Discours du trône, Québec, 19 janvier 1949

Maurice Duplessis, 1936-1939 et 1944-1959

Honorables Messieurs du Conseil législatif,
Messieurs de l’Assemblée législative,

Au début de la première session de notre vingt-troisième législature, il me fait plaisir de vous offrir mes vœux et de vous souhaiter une cordiale bienvenue.

La population de la province présente ses hommages et ses souhaits de bonheur à Leurs Altesses royales la princesse Elizabeth, le duc d’Edinburgh et le prince Charles, le nouvel héritier de la Couronne.

Depuis la dernière session, la mort a frappé deux membres de la législature. L’honorable Jonathan Robinson est décédé au champ d’honneur du travail; il fut un patriote sincère et un administrateur distingué et dévoué. L’honorable Pierre Bertrand sera vivement regretté par les milliers de personnes qui ont bénéficié de sa grande charité et par les innombrables amis qui ont toujours bien apprécié ses qualités de cœur et d’esprit.

Trois ans après la fin des hostilités mondiales, les traités de paix ne sont pas encore conclus. Demandons au bon Dieu de donner, au monde, la paix définitive dans la justice et la charité.

Notre province, remarquablement prospère, fournit à l’univers le spectacle tonifiant de la stabilité et du respect de l’ordre et de l’autorité. L’indéfectible attachement à ses traditions religieuses et nationales, la pratique d’une saine politique familiale, sociale et progressive assurent son bien-être et sa prospérité.

A l’aurore de cette nouvelle législature, mon gouvernement tient à réaffirmer son ferme désir de donner à notre administration et notre législation une orientation capable de garantir, de façon durable, la stabilité, la sécurité et la prospérité de la province.

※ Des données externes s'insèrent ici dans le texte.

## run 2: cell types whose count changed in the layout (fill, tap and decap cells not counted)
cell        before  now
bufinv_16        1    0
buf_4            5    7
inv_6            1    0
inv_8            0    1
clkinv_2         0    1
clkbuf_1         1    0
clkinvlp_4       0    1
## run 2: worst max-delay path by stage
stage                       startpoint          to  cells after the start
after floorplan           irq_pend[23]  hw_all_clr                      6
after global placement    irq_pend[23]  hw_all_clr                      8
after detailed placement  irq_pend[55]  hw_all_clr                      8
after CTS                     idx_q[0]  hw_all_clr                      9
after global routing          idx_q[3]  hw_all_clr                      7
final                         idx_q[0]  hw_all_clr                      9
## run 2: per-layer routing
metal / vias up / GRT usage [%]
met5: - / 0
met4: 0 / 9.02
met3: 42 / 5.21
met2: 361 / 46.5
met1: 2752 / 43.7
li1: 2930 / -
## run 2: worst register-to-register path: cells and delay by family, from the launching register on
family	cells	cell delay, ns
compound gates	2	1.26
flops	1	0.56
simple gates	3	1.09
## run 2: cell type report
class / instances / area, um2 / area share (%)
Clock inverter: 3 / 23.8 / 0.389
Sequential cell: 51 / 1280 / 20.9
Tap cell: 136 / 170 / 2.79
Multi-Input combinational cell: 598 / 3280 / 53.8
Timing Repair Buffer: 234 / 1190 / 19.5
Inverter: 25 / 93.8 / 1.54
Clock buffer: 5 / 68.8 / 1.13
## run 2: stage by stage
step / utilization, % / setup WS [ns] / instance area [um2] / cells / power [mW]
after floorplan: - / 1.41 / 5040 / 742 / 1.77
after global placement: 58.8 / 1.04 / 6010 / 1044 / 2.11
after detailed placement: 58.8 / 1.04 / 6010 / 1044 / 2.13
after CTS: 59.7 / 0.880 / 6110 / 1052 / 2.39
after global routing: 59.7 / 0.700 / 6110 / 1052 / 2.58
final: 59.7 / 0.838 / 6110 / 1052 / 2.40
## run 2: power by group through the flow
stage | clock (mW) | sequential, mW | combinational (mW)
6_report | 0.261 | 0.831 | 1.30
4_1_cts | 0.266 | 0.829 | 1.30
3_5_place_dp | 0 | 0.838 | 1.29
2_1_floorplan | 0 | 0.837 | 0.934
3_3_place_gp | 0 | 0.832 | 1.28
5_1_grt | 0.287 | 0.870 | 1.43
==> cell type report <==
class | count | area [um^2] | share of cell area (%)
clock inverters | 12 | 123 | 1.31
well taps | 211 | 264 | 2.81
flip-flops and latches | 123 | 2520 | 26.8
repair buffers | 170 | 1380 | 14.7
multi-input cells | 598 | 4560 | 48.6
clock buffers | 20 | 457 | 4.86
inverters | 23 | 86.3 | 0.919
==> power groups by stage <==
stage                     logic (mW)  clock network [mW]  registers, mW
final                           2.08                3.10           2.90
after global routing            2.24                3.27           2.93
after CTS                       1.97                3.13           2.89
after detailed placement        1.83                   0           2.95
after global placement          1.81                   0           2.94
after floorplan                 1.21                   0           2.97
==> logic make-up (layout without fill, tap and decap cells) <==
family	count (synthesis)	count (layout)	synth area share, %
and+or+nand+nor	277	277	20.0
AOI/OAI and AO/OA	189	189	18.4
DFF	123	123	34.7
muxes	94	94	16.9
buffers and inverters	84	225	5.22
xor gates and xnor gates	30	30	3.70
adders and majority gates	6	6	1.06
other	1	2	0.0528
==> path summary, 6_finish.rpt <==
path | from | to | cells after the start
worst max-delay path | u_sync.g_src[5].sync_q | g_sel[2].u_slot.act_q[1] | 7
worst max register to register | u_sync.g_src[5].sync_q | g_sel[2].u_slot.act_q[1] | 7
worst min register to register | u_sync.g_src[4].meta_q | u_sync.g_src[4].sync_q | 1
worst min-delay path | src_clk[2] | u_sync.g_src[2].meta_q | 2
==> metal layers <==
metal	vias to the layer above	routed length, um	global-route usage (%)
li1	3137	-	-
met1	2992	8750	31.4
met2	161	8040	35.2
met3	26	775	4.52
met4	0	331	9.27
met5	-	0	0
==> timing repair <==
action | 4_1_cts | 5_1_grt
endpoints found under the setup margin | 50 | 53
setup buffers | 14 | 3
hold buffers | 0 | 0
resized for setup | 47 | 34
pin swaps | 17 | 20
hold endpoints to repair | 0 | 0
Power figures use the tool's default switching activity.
File: src/rtl/dm_avg_pkg.sv
package dm_avg_pkg;

  // Clamp a span code to the widest span the block supports.
  function automatic int unsigned clamp_span(int unsigned code, int unsigned max_code);
    return (code > max_code) ? max_code : code;
  endfunction

endpackage

File: src/rtl/dm_avg_mask.sv
module dm_avg_mask #(
  parameter int NUM_IN = 16,
  parameter int SEL_W  = 3
) (
  input  logic [NUM_IN-1:0] din,
  input  logic [SEL_W-1:0]  span,
  output logic [NUM_IN-1:0] dmask
);

  // Inputs outside the active span count as zero.
  for (genvar i = 0; i < NUM_IN; i++) begin : g_bit
    assign dmask[i] = din[i] & (32'(i) < (32'd1 << span));
  end

endmodule

File: src/rtl/dm_avg_tree.sv
module dm_avg_tree #(
  parameter int NUM_IN = 16,
  localparam int LOG2N = $clog2(NUM_IN),
  localparam int CNT_W = LOG2N + 1
) (
  input  logic [NUM_IN-1:0] bits,
  output logic [CNT_W-1:0]  count
);

  // Level l holds NUM_IN>>l partial counts, each l+1 bits wide.
  for (genvar l = 0; l <= LOG2N; l++) begin : g_lvl
    localparam int NODES = NUM_IN >> l;
    logic [l:0] sum [NODES];
    if (l == 0) begin : g_leaf
      for (genvar i = 0; i < NODES; i++) begin : g_n
        assign sum[i] = bits[i];
      end
    end else begin : g_add
      for (genvar i = 0; i < NODES; i++) begin : g_n
        assign sum[i] = {1'b0, g_lvl[l-1].sum[2*i]} + {1'b0, g_lvl[l-1].sum[2*i+1]};
      end
    end
  end

  assign count = g_lvl[LOG2N].sum[0];

endmodule

File: src/rtl/dm_avg_accum.sv
module dm_avg_accum #(
  parameter int NUM_IN = 16,
  parameter int SEL_W  = 3,
  localparam int LOG2N = $clog2(NUM_IN),
  localparam int CNT_W = LOG2N + 1
) (
  input  logic             clk,
  input  logic             rst,
  input  logic [SEL_W-1:0] span,
  input  logic [CNT_W-1:0] count,
  output logic             bit_q
);

  logic [LOG2N-1:0] acc_q;
  logic [CNT_W-1:0] modulus;
  logic [CNT_W-1:0] half;
  logic [CNT_W-1:0] total;
  logic             carry;
  logic [CNT_W-1:0] wrapped;

  always_comb begin
    modulus = CNT_W'(1) << span;
    half    = modulus >> 1;
    total   = {1'b0, acc_q} + count;
    carry   = (total >= modulus);
    wrapped = carry ? (total - modulus) : total;
  end

  always_ff @(posedge clk) begin
    if (rst) begin
      acc_q <= half[LOG2N-1:0];
      bit_q <= 1'b0;
    end else begin
      acc_q <= wrapped[LOG2N-1:0];
      bit_q <= carry;
    end
  end

  // remainder never reaches the modulus
  assert_acc_in_range_R3: assert property (@(posedge clk) disable iff (rst)
    {1'b0, acc_q} < modulus);

  // reset centres the accumulator and clears the output
  assert_reset_centre_R4: assert property (@(posedge clk)
    rst |=> ({1'b0, acc_q} == half) && !bit_q);

  // a full count always wraps
  assert_full_count_wraps_R5: assert property (@(posedge clk) disable iff (rst)
    (count == modulus) |=> bit_q);

  // an empty count never wraps
  assert_empty_count_holds_R5: assert property (@(posedge clk) disable iff (rst)
    (count == '0) |=> (!bit_q && $stable(acc_q)));

endmodule

File: src/rtl/dm_average_adder.sv
module dm_average_adder #(
  parameter int NUM_IN = 16,
  localparam int LOG2N = $clog2(NUM_IN),
  localparam int SEL_W = $clog2(LOG2N + 1),
  localparam int CNT_W = LOG2N + 1
) (
  input  logic              clk,
  input  logic              rst,
  input  logic [NUM_IN-1:0] din,
  input  logic [SEL_W-1:0]  tap_sel,
  output logic              dm_out
);

  import dm_avg_pkg::*;

  logic [SEL_W-1:0]  span_eff;
  logic [NUM_IN-1:0] din_act;
  logic [CNT_W-1:0]  ones;

  // codes past the full width fold onto it
  assign span_eff = SEL_W'(clamp_span(32'(tap_sel), LOG2N));

  dm_avg_mask #(.NUM_IN(NUM_IN), .SEL_W(SEL_W)) i_mask (
    .din   (din),
    .span  (span_eff),
    .dmask (din_act)
  );

  dm_avg_tree #(.NUM_IN(NUM_IN)) i_tree (
    .bits  (din_act),
    .count (ones)
  );

  dm_avg_accum #(.NUM_IN(NUM_IN), .SEL_W(SEL_W)) i_accum (
    .clk   (clk),
    .rst   (rst),
    .span  (span_eff),
    .count (ones),
    .bit_q (dm_out)
  );

  // the tree count cannot exceed the active span
  assert_count_within_span_R6: assert property (@(posedge clk) disable iff (rst)
    ({1'b0, ones} <= ((CNT_W+1)'(1) << span_eff)));

  // the effective span is never wider than the input group
  always_comb begin
    assert_span_clamped_R7: assert (32'(span_eff) <= LOG2N);
  end

endmodule

File: config.mk
export PLATFORM = sky130hd
export DESIGN_NAME = dm_average_adder
export DESIGN_NICKNAME = d
export VERILOG_FILES = /design/src/rtl/dm_avg_pkg.sv /design/src/rtl/dm_avg_mask.sv /design/src/rtl/dm_avg_tree.sv /design/src/rtl/dm_avg_accum.sv /design/src/rtl/dm_average_adder.sv
export SDC_FILE = /design/constraint.sdc
export NUM_CORES = 1
export LEC_CHECK = 0
export ABC_CLOCK_PERIOD_IN_PS = 17000
export BUFFER_PORTS_ARGS = -buffer_cell sky130_fd_sc_hd__buf_4
export CORE_AREA = 10 10 54 52
export DETAILED_ROUTE_END_ITERATION = 6
export DIE_AREA = 0 0 64 62
export GPL_ROUTABILITY_DRIVEN = 0
export PLACE_DENSITY = 0.92
export RECOVER_POWER = 100
export SYNTH_ARGS = -nofsm -noshare
export SYNTH_HDL_FRONTEND = slang
export SYNTH_SLANG_ARGS = --single-unit
File: constraint.sdc
create_clock -name clk -period 17 [get_ports clk]
set_input_delay 3.4 -clock clk [delete_from_list [all_inputs] [get_ports clk]]
set_output_delay 3.4 -clock clk [all_outputs]
set_load 0.005 [all_outputs]
# Word-level counts from Yosys, hierarchy flattened
# Index checks and enable logic that the tools add are counted.
# Widths: inputs -> output; s select.
dict set report totals {
  register_bits 5
  in_bits 21
  word_cells 58
}
dict set report op_classes {
  addsub 17
  magnitude_cmp 18
  shifts 2
  n_mux 3
  bitwise 16
}
# cell count
set op_table {}
lappend op_table {{$lt 4x32->1 const A} 8}
lappend op_table {{$lt 3x32->1 const A} 4}
lappend op_table {{$lt 1x32->1 const A} 2}
lappend op_table {{$lt 2x32->1 const A} 2}
lappend op_table {{$shl 1x3->32 const A} 1}
lappend op_table {{$add 1x1->2} 8}
lappend op_table {{$and 1x1->1} 16}
lappend op_table {{$add 2x2->3} 4}
lappend op_table {{$add 3x3->4} 2}
lappend op_table {{$mux 4} 2}
lappend op_table {{$add 4x4->5} 1}
lappend op_table {{$add 4x5->5} 1}
lappend op_table {{$ge 5x5->1} 1}
lappend op_table {{$shl 1x3->5 const A} 1}
lappend op_table {{$sub 4x4->4} 1}
lappend op_table {{$gt 3x3->1 const B} 1}
lappend op_table {{$mux 3} 1}

# Logic depth before layout (Yosys ltp)
dict set report logic_depth {
  depth_word 13
  depth_mapped 21
  mapped_depth_nobuf 21
}

# Modules after synthesis
# A second synthesis with hierarchy kept.
dict set report unflattened {
  hier_cells 136
  hier_area_um2 1131.1
}
# module n_inst cells_per_inst area_per_inst_um2 seq_area_each_um2
set by_module_without_submodules {}
lappend by_module_without_submodules {dm_avg_accum 1 68 578.1 100.1}
lappend by_module_without_submodules {dm_avg_tree 1 47 407.9 0.0}
lappend by_module_without_submodules {dm_avg_mask 1 18 128.9 0.0}
lappend by_module_without_submodules {dm_average_adder 1 3 16.3 0.0}

# Least setup slack after synthesis
# Ideal clock, no wire load.
dict set report synth_path {
  kind {input -> register}
  startpoint {input port tap_sel[2]}
  endpoint {register i_accum.acc_q[1]}
  setup_ns 0.129
  arrival_time_ns 7.889
  t_required_ns 16.871
  path_slack_ns 8.982
  cell_stages 21
  path_cell_list {inv_1 -> nand3_1 -> nand2_1 -> nand2_1 -> fa_1 -> fa_1 -> fa_1 -> inv_1 -> fa_1 -> fa_1 -> inv_1 -> fa_1 -> inv_1 -> a21o_1 -> a21oi_1 -> xnor2_1 -> ha_1 -> nand3_1 -> o21ai_4 -> mux2i_1 -> mux2i_1}
}
dict set report synth_via {
  elab_chain_cells 13
  elab_cells_between_ends 56
  classes_between {add/sub (17); order compare (18); shift (2); mux (3); bitwise (16)}
}
# element line
set synth_rtl {}
lappend synth_rtl {{start, declared} dm_average_adder.sv:10} ;# input logic [SEL_W-1:0] tap_sel,
lappend synth_rtl {{$gt 3x3->1} dm_avg_pkg.sv:5} ;# return (code > max_code) ? max_code : code;
lappend synth_rtl {{$mux 3 (*)} dm_avg_pkg.sv:5}
lappend synth_rtl {{$shl 1x3->32} dm_avg_mask.sv:12} ;# assign dmask[i] = din[i] & (32'(i) < (32'd1 << span));
lappend synth_rtl {{$lt 1x32->1 (tied with other cells)} dm_avg_mask.sv:12}
lappend synth_rtl {{$and 1x1->1} dm_avg_mask.sv:12}
lappend synth_rtl {{$add 1x1->2} dm_avg_tree.sv:20} ;# assign sum[i] = {1'b0, g_lvl[l-1].sum[2*i]} + {1'b0, g_lvl[l-1].sum[2*i+1]};
lappend synth_rtl {{$add 2x2->3} dm_avg_tree.sv:20}
lappend synth_rtl {{$add 3x3->4} dm_avg_tree.sv:20}
lappend synth_rtl {{$add 4x4->5} dm_avg_tree.sv:20}
lappend synth_rtl {{$add 4x5->5} dm_avg_accum.sv:24} ;# total = {1'b0, acc_q} + count;
lappend synth_rtl {{$sub 4x4->4 / $ge 5x5->1 (equally long branches)} {dm_avg_accum.sv:26, dm_avg_accum.sv:25}}
lappend synth_rtl {{$mux 4} dm_avg_accum.sv:26} ;# wrapped = carry ? (total - modulus) : total;
lappend synth_rtl {{$mux 4 (*)} dm_avg_accum.sv:30} ;# if (rst) begin
lappend synth_rtl {{end signal, assigned} dm_avg_accum.sv:31} ;# acc_q <= half[LOG2N-1:0];
lappend synth_rtl {{end signal, assigned} dm_avg_accum.sv:34} ;# acc_q <= wrapped[LOG2N-1:0];
lappend synth_rtl {{end, declared} dm_avg_accum.sv:14} ;# logic [LOG2N-1:0] acc_q;
# Mark *: on every way between the ends. The rest lies on a longest branch, timed or not.
# A chain may end at the register's enable or synchronous reset.

# Worst setup path in the final report
dict set report layout_path {
  startpoint {input port tap_sel[2]}
  endpoint {register i_accum.acc_q[0]}
}
# The elaborated chain is that of the path after synthesis.

==> results.md <==
* Final net count at 177
* Number of nets still failing antenna checks after routing at 0
* Period Utilization, post-route at 0.5440
* Slew @ Worst Pin at 0.9435 ns
* FMAX at 0.1081 GHz
* Clk_skew at 0.005567 ns
* Multi-input gate area at 744.5 um^2
* Status: completed
* CP Buf/Inv Count at 5
* Non-filler cells, final at 156
* First-pass GRT wire length at 3946 um
* CTS Buf Count at 3
* Clk pin slew, worst setup/hold paths at 0.05 ns
* Register bit total from synthesis at 5
* Initial antenna violation count at 0
* Area post-placement at 1142 um^2
* Layout cells sized above 1 at 0.2061
* # rows at 15
* Crit path launch type: input port
* DRC Markers at 0
* Initial Util at 0.5389
* Worst path slowest cell: o21ai_0
* CTS tree: built
* IO Port Bufs at 21
* Sequential Area at 100.1 um^2
* Setup violators final at 0
* Number of synthesized flops with an enable pin at 0
* Final-report hold violation count at 0
* Fillers at 131
* Die Wd at 64 um
* Final Max Tran Viols at 0
* CP delay by family, top: adder cells
* WP data arrival at 9.38 ns
* Ant diodes at 0
* Root buf cell: clkbuf_4
* H-tree lvl count at 1
* Largest net degree at the start of global routing at 15
* Die area at 3968 um^2
* Slowest cell delay on critical path at 0.76 ns
* Yosys cell types at 25
* Post-synth design cell area at 960.9 um^2
* MaxCap Viol Count at 0
* Initial DRC Count at 45
* Largest cells by area after synthesis: fa_1, ha_1, dfxtp_1, inv_1, mux2i_1
* Total setup buffers inserted after CTS at 0
* Ys flop type: dfxtp_1
* Global route total overflow at 0
* Total GRT Usage at 0.1280
* Most numerous cell in the Yosys netlist: inv_1
* Synth area leader: fa_1
* Share of flip-flops with an asynchronous set or reset at 0
* Post-CTS Hold Buffers at 0
* DR WL/cell at 14.45 um
* # IOs at 22
* Finished Cell Area at 1154 um^2
* Synth top area share at 0.2500
* Min-delay worst type: flip-flop to flip-flop
* CTS resizes at 0
* Vias in the first global route at 892
* Setup_tns at 0 ns
* Placed cell count at 152
* Critical Path RT at 17.13 ns
* Share of synthesized area occupied by flip-flops and latches at 0.1042
* Syn_nets at 153
* Clock insertion delay at the later pin of the skew report at 0.26 ns
* Top cells by count, synth: inv_1, fa_1, ha_1
* Synth warnings at 0
* Count of TritonRoute iterations in the first routing pass at 4
* Slew HR at 0.3644
* Crit path max fanout at 14
* CP endpoint kind: flip-flop
* Routed vias at 813
* Most used cell, CP: fa_1
* CTS sink count at 5
* Syn_area_per_cell at 8.897 um^2
* HPWL after DPL at 1988 um
* CTS max path bufs at 2
* Core area at 1783 um^2
* Layout Area Growth over Synthesis at 20.05%
* Post-layout min period at 9.248 ns
* DR vias/cell at 5.212
* Syn Inst Count at 108
* Setup CP Type: input port to flip-flop
* Worst-path cell chain: clkbuf_1 -> inv_1 -> nand3_1 -> nand2_1 -> nand2_1 -> fa_1 -> fa_1 -> fa_1 -> inv_1 -> fa_1 -> fa_1 -> inv_1 -> fa_1 -> inv_1 -> a21o_1 -> a21oi_1 -> xnor2_1 -> ha_1 -> nand3_1 -> o21ai_0 -> nor3_1 -> a221oi_1
* DRT Wirelength at 2254 um
* Chip Height at 62 um
* Unrepaired setup endpoints after global routing: false
* Min Hold Slack at 0.9649 ns
## cell usage in the layout, fill, tap and decap left out
cell type | synthesis | layout
xnor2_1 | 6 | 6
or3b_4 | 1 | 1
nand3_1 | 3 | 3
maj3_2 | 1 | 1
mux2i_1 | 6 | 6
nand2_1 | 8 | 8
o21ai_0 | 1 | 2
ha_1 | 12 | 12
a21boi_0 | 1 | 1
inv_1 | 26 | 26
fa_1 | 12 | 12
nor3_1 | 2 | 2
and2_1 | 5 | 5
a21oi_1 | 4 | 4
buf_4 | 0 | 19
dfxtp_1 | 5 | 5
a221oi_1 | 1 | 1
clkbuf_4 | 0 | 4
nor3b_2 | 1 | 1
a21o_1 | 3 | 3
nand2b_1 | 1 | 1
a221oi_2 | 1 | 1
nor2b_1 | 3 | 3
clkbuf_1 | 2 | 2
nor2_1 | 1 | 1
o21a_1 | 1 | 1
## path summary, 6_finish.rpt
kind                    startpoint          endpoint  slack, ns  cells past startpoint
hold / removal    i_accum.acc_q[3]  i_accum.acc_q[3]       0.96                      5
setup reg to reg  i_accum.acc_q[0]  i_accum.acc_q[0]      12.01                     17
hold reg to reg   i_accum.acc_q[3]  i_accum.acc_q[3]       0.96                      5
setup / recovery        tap_sel[2]  i_accum.acc_q[0]       7.75                     22
## final cells by class
type,instances,share of cell area
clock buffers,4,0.02278
repair buffers,21,0.1334
inverters,26,0.08460
flip-flops and latches,5,0.08677
multi-input cells,75,0.6453
well taps,25,0.02711
## state kept, by name (all words and copies together) (netlist names)
name,cells
i_accum.acc_q,4
i_accum.bit_q,1
## through the flow
step | utilization | setup WS (ns)
final | 0.6470 | 7.752
after global routing | 0.6470 | 7.505
after CTS | 0.6554 | 8.526
after detailed placement | 0.6407 | 8.256
after global placement | 0.6407 | 8.609
after floorplan | - | 8.982
## layer usage
layer / up-vias / track usage / share of wire
met5: - / 0 / 0
met3: 12 / 0.05556 / 0.076
met4: 0 / 0.07165 / 0.047
li1: 385 / - / -
met1: 384 / 0.1262 / 0.39
met2: 32 / 0.2270 / 0.49
## cell families (layout without fill, tap and decap cells)
| logic type | after synthesis | after routing | share of synthesized area |
|---|---|---|---|
| buffers and inverters | 28 | 51 | 0.1094 |
| adder cells (fa/ha/maj) | 25 | 25 | 0.4180 |
| AND/OR/NAND/NOR | 25 | 25 | 0.1445 |
| AO/OA/AOI/OAI | 13 | 13 | 0.1068 |
| XOR/XNOR | 6 | 6 | 0.05469 |
| multiplexers | 6 | 6 | 0.06250 |
| flip-flops | 5 | 5 | 0.1042 |
## worst min-delay path, delay by kind of cell, from the launching register on
kind | cells | cell delay [ns]
adder cells (fa/ha/maj) | 2 | 0.29
multiplexers | 2 | 0.22
flip-flops | 1 | 0.31
XOR/XNOR | 1 | 0.10
Power is left out: the tool's default activity adds up to more than one toggle a clock period on the data nets, which glitch-free logic cannot reach.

Mon gouvernement est d’opinion que le paternalisme d’État est un grave danger pour le régime démocratique et une source de désastres irréparables. Il est convaincu que l’initiative personnelle et son corollaire, l’entreprise privée, constituent un système progressif et démocratique, qui convient le mieux aux traditions et aux besoins de notre province, qui est le plus conforme à ses meilleurs intérêts et le plus capable d’assurer à notre jeunesse des carrières rémunératrices.

Parmi les entreprises privées, aucune n’est plus importante que l’agriculture à laquelle revient une place prépondérante dans notre économie.

Le prêt agricole provincial, institué en 1936, en vertu des pouvoirs constitutionnels exercés par le gouvernement d’alors, s’est avéré profitable tant au point de vue familial, paroissial, et municipal que national. Demande vous sera faite de voter des sommes additionnelles pour continuer cette initiative salutaire.

Depuis 1945, mon gouvernement a mis en œuvre un bienfaisant programme d’électrification rurale qui facilite grandement l’activité agricole, contribue largement au bien-être du cultivateur ainsi qu’au règlement de ses problèmes. En moins de quatre ans, 7,871 milles de lignes nouvelles ont été terminé; 1,543 milles de lignes additionnelles sont en construction; 54,987 nouveaux clients qui étaient privés des avantages de l’électrification rurale en bénéficient aujourd’hui. Mon gouvernement désire continuer et compléter cette politique.

La récupération, par le drainage, de terrains marécageux, mais pouvant devenir propres à l’agriculture, sera augmentée et perfectionnée.

Une politique de colonisation à la fois réaliste et progressive est un complément indispensable à l’agriculture; mon gouvernement entend réaliser une politique de colonisation aussi parfaite que possible.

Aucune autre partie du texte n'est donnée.